De N’Djamena à Khartoum

Date de l'épisode : 25/12/2002
Endroit actuel : Khartoum, Soudan
Nombre de jours depuis le départ : 101
Nombre de pays traversés : 15
Derniers pays traversés : Tchad, Soudan
Nombre de kilomètres réalisés : 18.048 km
Commentaires concernant le futur trajet : Direction Ethiopie, Kenya

Le vendredi 13 sera désormais un jour de chance pour nous. En effet, le vendredi 13 décembre à 9h00, on venait nous apporter nos passeports avec à l’intérieur les visas pour le Soudan. Le tour était joué, nous pouvions donc mettre notre Land Rover en route pour filer vers l’est avec comme objectif d’arriver à Khartoum au plus tard pour Noël.
Nos visas en poche, nous faisons les dernières inspections (filtre à air, niveaux d’eau et d’huile) et préparatifs (derniers achats de nourriture, cigarettes, etc.) et on quitte le camping du Novotel de N’Djaména après ces trois semaines interminables.

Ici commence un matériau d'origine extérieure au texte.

$ cat src/rtl/apu_sound_mixer.sv
// APU stereo mixer: strobed channel capture, routed sum, volume scale, first-order sigma-delta out.
// Optional VIN fifth input enabled by defining APU_VIN_MIX_EN.
module apu_sound_mixer #(
  parameter int SAMPLE_DIV = 32,
  parameter int PCM_W      = 11
) (
  input  logic                    cclk,
  input  logic                    reset,
  input  logic                    apu_on,
  input  logic [3:0]              ch1_out,
  input  logic [3:0]              ch2_out,
  input  logic [3:0]              ch3_out,
  input  logic [3:0]              ch4_out,
  input  logic                    n_ch1_amp_en,
  input  logic                    n_ch2_amp_en,
  input  logic                    n_ch3_amp_en,
  input  logic                    n_ch4_amp_en,
  input  logic [3:0]              rmixer,
  input  logic [3:0]              lmixer,
  input  logic [2:0]              n_rvolume,
  input  logic [2:0]              n_lvolume,
  input  logic                    r_vin_en,
  input  logic                    l_vin_en,
`ifdef APU_VIN_MIX_EN
  input  logic [3:0]              vin_in,
`endif
  output logic signed [PCM_W-1:0] pcm_l,
  output logic signed [PCM_W-1:0] pcm_r,
  output logic                    pcm_valid,
  output logic                    pdm_l,
  output logic                    pdm_r
);

  localparam int CNT_W = (SAMPLE_DIV > 1) ? $clog2(SAMPLE_DIV) : 1;
  localparam int SUM_W = 8;
  localparam int NT    = 5;

  logic [CNT_W-1:0] count_reg;
  logic             strobe;
  assign strobe = (count_reg == CNT_W'(SAMPLE_DIV - 1));

  logic [3:0]    amp [NT];
  logic [NT-1:0] dis;
  logic [NT-1:0] lroute;
  logic [NT-1:0] rroute;

  assign amp[0] = ch1_out;
  assign amp[1] = ch2_out;
  assign amp[2] = ch3_out;
  assign amp[3] = ch4_out;

`ifdef APU_VIN_MIX_EN
  assign amp[4] = vin_in;
  assign dis    = {1'b0, n_ch4_amp_en, n_ch3_amp_en, n_ch2_amp_en, n_ch1_amp_en};
  assign lroute = {l_vin_en, lmixer};
  assign rroute = {r_vin_en, rmixer};
`else
  // Without VIN the fifth term is forced off; the routing bits are deliberately ignored.
  logic unused_vin;
  assign unused_vin = r_vin_en ^ l_vin_en;
  assign amp[4] = 4'd0;
  assign dis    = {1'b1, n_ch4_amp_en, n_ch3_amp_en, n_ch2_amp_en, n_ch1_amp_en};
  assign lroute = {1'b0, lmixer};
  assign rroute = {1'b0, rmixer};
`endif

  logic signed [5:0] term_next [NT];
  genvar gi;
  generate
    for (gi = 0; gi < NT; gi++) begin : g_term
      assign term_next[gi] = dis[gi] ? 6'sd0 : $signed({1'b0, amp[gi], 1'b0}) - 6'sd15;
    end
  endgenerate

  logic [3:0] lvol_next, rvol_next;
  assign lvol_next = {1'b0, ~n_lvolume} + 4'd1;
  assign rvol_next = {1'b0, ~n_rvolume} + 4'd1;

  logic signed [5:0]       term_reg [NT];
  logic [NT-1:0]           lmask_reg, rmask_reg;
  logic [3:0]              lvol_reg, rvol_reg;
  logic                    s1_valid_reg, s2_valid_reg;
  logic signed [SUM_W-1:0] sum_l_reg, sum_r_reg;
  logic signed [SUM_W-1:0] sum_l_next, sum_r_next;
  logic signed [PCM_W-1:0] prod_l, prod_r;
  logic [10:0]             acc_l_reg, acc_r_reg;
  logic [11:0]             sd_l, sd_r;

  always_comb begin
    sum_l_next = '0;
    sum_r_next = '0;
    for (int i = 0; i < NT; i++) begin
      if (lmask_reg[i]) sum_l_next = sum_l_next + SUM_W'(term_reg[i]);
      if (rmask_reg[i]) sum_r_next = sum_r_next + SUM_W'(term_reg[i]);
    end
  end

  // Volumes stay stable through stage 3 because the next strobe is at least 4 cycles away.
  assign prod_l = PCM_W'(sum_l_reg) * PCM_W'($signed({1'b0, lvol_reg}));
  assign prod_r = PCM_W'(sum_r_reg) * PCM_W'($signed({1'b0, rvol_reg}));

  // Offset binary: adding 1024 mod 2048 is a flip of bit 10.
  assign sd_l = {1'b0, acc_l_reg} + {1'b0, ~pcm_l[10], pcm_l[9:0]};
  assign sd_r = {1'b0, acc_r_reg} + {1'b0, ~pcm_r[10], pcm_r[9:0]};

  always_ff @(posedge cclk or posedge reset) begin
    if (reset) begin
      count_reg    <= '0;
      s1_valid_reg <= 1'b0;
      s2_valid_reg <= 1'b0;
      for (int i = 0; i < NT; i++) term_reg[i] <= '0;
      lmask_reg    <= '0;
      rmask_reg    <= '0;
      lvol_reg     <= '0;
      rvol_reg     <= '0;
      sum_l_reg    <= '0;
      sum_r_reg    <= '0;
      pcm_l        <= '0;
      pcm_r        <= '0;
      pcm_valid    <= 1'b0;
      acc_l_reg    <= '0;
      acc_r_reg    <= '0;
      pdm_l        <= 1'b0;
      pdm_r        <= 1'b0;
    end else if (!apu_on) begin
      count_reg    <= '0;
      s1_valid_reg <= 1'b0;
      s2_valid_reg <= 1'b0;
      for (int i = 0; i < NT; i++) term_reg[i] <= '0;
      lmask_reg    <= '0;
      rmask_reg    <= '0;
      lvol_reg     <= '0;
      rvol_reg     <= '0;
      sum_l_reg    <= '0;
      sum_r_reg    <= '0;
      pcm_l        <= '0;
      pcm_r        <= '0;
      pcm_valid    <= 1'b0;
      acc_l_reg    <= '0;
      acc_r_reg    <= '0;
      pdm_l        <= 1'b0;
      pdm_r        <= 1'b0;
    end else begin
      count_reg    <= strobe ? '0 : count_reg + CNT_W'(1);
      s1_valid_reg <= strobe;
      if (strobe) begin
        for (int i = 0; i < NT; i++) term_reg[i] <= term_next[i];
        lmask_reg <= lroute;
        rmask_reg <= rroute;
        lvol_reg  <= lvol_next;
        rvol_reg  <= rvol_next;
      end
      s2_valid_reg <= s1_valid_reg;
      if (s1_valid_reg) begin
        sum_l_reg <= sum_l_next;
        sum_r_reg <= sum_r_next;
      end
      pcm_valid <= s2_valid_reg;
      if (s2_valid_reg) begin
        pcm_l <= prod_l;
        pcm_r <= prod_r;
      end
      acc_l_reg <= sd_l[10:0];
      acc_r_reg <= sd_r[10:0];
      pdm_l     <= sd_l[11];
      pdm_r     <= sd_r[11];
    end
  end

endmodule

La traversée du Tchad et du Soudan restera un des tous grands moments de notre voyage. Les routes empruntées, les paysages traversés et la gentillesse du peuple soudanais ont fait de ces onze jours, une expérience inoubliable.

Notre périple de 11 jours a été le suivant. Ceci permettra a chacun de se remémorer sa géographie du Tchad et du Soudan que nous avons tous oubliée ou plutôt jamais étudiée:
• Jour 1 = 13/12 : N’Djamena (capitale du Tchad) - camping sauvage entre Ngoura et Moito
• Jour 2 = 14/12 : Ngoura/ Moito – camping sauvage après Mangalme
• Jour 3 = 15/12 : Mangalme – camping ONG Abeche
• Jour 4 = 16/12 : Abeche – camping poste douane El geineina (Soudan)
• Jour 5 = 17/12 : El Geineina – camping sauvage avant Zalingei
• Jour 6 = 18/12 : Zalingei – camping sauvage après Nyala
• Jour 7 = 19/12 : Nyala – camping sauvage après Ed Da’ein
• Jour 8 = 20/12 : Ed Da’ein – camping sauvage avant El Odaiya
• Jour 9 = 21/12 : El Odayia – camping sauvage après En Nahud
• Jour 10 = 22/12 : En Nahud – camping sauvage apres Kosti
• Jour 11 = 23/12 : Kosti – Khartoum (capitale du Soudan)

Tout d’abord, la route. Il s’agit de la seule voie possible afin de traverser l’Afrique de l’ouest vers l’est et inversement. Les pays alentours (Lybie, Centrafrique, Congo) n’étant pas du tout recommandés. Et c’est en empruntant cet axe que l’on se rend compte qu’il ne doit pas y avoir beaucoup d’échanges terrestres entre l’est et l’ouest.
Nous avons eu tous types de route : de la splendide route en macadam au chemin seulement accessible à des voitures 4x4 ou des camions.

Les bonnes routes, on les compte sur les doigts de la main. En quittant N’Djamena, il y a 80 kilomètres de bon goudron où l’on avance à 80 km/h. Il y a le même genre de route pendant 200 kilomètres entre El Obeid et Kosti. A part cela, on est soit sur des routes en goudron défoncées et trouées de partout, soit sur des pistes qui peuvent être parfois très bonnes et souvent très mauvaises. On a été surpris par les pistes au Tchad. Lors de la seconde journée du trajet, nous nous sommes retrouvés sur 300 kilomètres de pistes damées qui venaient d’être construites. C’était le grand luxe et cela nous a permis de bien avancer.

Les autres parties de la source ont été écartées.